<<<<
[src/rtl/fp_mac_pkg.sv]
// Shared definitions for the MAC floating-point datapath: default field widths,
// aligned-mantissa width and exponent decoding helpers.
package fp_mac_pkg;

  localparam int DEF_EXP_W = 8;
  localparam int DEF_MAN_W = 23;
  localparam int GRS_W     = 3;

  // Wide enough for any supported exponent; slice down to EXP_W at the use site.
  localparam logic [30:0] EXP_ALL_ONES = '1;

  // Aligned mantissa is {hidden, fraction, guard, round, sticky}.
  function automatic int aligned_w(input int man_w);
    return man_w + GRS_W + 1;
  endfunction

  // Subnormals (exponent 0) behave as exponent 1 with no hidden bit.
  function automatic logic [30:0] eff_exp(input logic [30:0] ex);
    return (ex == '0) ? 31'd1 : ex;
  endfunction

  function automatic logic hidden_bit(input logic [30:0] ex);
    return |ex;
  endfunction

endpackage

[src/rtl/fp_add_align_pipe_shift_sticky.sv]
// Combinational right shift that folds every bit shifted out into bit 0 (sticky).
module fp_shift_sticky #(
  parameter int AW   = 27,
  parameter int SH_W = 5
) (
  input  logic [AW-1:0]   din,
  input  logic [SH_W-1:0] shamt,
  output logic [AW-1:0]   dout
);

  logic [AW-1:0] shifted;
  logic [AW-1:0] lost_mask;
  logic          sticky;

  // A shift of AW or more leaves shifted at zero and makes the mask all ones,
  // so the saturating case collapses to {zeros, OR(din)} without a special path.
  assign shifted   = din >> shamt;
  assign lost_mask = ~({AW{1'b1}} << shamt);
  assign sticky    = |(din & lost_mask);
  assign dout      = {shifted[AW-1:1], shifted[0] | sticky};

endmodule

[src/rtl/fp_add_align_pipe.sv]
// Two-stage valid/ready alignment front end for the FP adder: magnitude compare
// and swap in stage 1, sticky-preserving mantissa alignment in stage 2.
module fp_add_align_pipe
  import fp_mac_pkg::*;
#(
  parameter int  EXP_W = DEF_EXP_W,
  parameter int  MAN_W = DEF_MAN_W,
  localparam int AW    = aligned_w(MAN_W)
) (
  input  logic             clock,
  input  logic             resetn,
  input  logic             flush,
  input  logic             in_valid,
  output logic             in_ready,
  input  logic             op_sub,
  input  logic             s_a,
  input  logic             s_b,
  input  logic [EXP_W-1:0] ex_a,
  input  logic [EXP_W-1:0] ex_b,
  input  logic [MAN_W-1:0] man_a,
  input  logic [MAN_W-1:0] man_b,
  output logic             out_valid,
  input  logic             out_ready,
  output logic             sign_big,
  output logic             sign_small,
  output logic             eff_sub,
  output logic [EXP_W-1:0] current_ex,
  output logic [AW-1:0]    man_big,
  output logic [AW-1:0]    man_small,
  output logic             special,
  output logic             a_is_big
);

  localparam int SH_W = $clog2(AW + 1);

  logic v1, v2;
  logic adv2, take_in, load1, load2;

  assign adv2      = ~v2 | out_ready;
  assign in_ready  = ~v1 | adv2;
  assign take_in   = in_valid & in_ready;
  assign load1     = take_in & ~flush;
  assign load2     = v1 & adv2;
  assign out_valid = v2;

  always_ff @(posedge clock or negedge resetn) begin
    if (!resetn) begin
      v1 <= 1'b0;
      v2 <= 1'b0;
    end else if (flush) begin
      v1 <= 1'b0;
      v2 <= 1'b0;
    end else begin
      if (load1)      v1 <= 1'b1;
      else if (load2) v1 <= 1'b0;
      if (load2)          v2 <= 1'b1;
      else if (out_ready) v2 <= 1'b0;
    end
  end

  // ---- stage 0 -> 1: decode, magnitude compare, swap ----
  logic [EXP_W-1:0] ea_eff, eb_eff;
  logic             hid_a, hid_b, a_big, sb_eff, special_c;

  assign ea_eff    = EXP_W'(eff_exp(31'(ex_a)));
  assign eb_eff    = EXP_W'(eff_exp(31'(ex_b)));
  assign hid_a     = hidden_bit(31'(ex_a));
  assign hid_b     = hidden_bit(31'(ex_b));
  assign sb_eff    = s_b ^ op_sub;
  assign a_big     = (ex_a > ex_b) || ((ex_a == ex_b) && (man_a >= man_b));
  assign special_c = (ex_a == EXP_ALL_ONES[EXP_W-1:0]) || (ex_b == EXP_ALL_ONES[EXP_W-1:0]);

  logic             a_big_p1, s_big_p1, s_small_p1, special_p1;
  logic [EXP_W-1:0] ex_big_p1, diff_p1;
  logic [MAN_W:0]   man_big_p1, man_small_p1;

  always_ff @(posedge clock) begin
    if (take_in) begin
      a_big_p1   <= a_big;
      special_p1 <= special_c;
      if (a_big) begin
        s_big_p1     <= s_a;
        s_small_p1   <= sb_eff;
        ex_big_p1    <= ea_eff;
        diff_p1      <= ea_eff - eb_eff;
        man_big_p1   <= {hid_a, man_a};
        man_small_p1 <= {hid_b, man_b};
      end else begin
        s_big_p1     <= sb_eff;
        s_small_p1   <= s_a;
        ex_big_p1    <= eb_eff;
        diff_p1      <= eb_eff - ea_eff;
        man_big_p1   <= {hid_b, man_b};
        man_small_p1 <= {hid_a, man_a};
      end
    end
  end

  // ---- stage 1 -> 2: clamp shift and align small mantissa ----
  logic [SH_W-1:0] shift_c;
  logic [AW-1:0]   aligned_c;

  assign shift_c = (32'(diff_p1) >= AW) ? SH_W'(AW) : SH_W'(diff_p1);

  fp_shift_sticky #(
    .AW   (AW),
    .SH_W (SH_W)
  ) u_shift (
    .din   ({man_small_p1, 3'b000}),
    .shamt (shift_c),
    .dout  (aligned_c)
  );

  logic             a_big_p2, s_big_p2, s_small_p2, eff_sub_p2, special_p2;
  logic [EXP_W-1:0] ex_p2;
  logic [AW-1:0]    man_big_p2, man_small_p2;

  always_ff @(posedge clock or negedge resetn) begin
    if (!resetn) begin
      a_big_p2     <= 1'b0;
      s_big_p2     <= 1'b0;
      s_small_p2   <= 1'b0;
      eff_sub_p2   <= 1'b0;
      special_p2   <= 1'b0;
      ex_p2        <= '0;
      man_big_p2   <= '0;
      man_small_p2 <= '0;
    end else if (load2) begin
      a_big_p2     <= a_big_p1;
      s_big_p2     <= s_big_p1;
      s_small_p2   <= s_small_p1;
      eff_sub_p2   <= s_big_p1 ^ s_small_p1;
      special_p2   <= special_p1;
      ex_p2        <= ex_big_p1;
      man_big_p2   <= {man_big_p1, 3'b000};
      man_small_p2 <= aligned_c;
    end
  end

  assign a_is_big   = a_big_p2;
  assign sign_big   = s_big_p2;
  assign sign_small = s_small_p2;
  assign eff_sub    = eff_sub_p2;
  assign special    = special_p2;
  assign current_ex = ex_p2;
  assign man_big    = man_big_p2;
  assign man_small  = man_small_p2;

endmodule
>>>>
WHAT YOU SHOULD DO: Repeat the data word for word, starting at its first line and stopping after the line that contains "localparam logic [30:0] EXP_ALL_ONES = '1;".

PROBLEM SOLUTION:
[src/rtl/fp_mac_pkg.sv]
// Shared definitions for the MAC floating-point datapath: default field widths,
// aligned-mantissa width and exponent decoding helpers.
package fp_mac_pkg;

  localparam int DEF_EXP_W = 8;
  localparam int DEF_MAN_W = 23;
  localparam int GRS_W     = 3;

  // Wide enough for any supported exponent; slice down to EXP_W at the use site.
  localparam logic [30:0] EXP_ALL_ONES = '1;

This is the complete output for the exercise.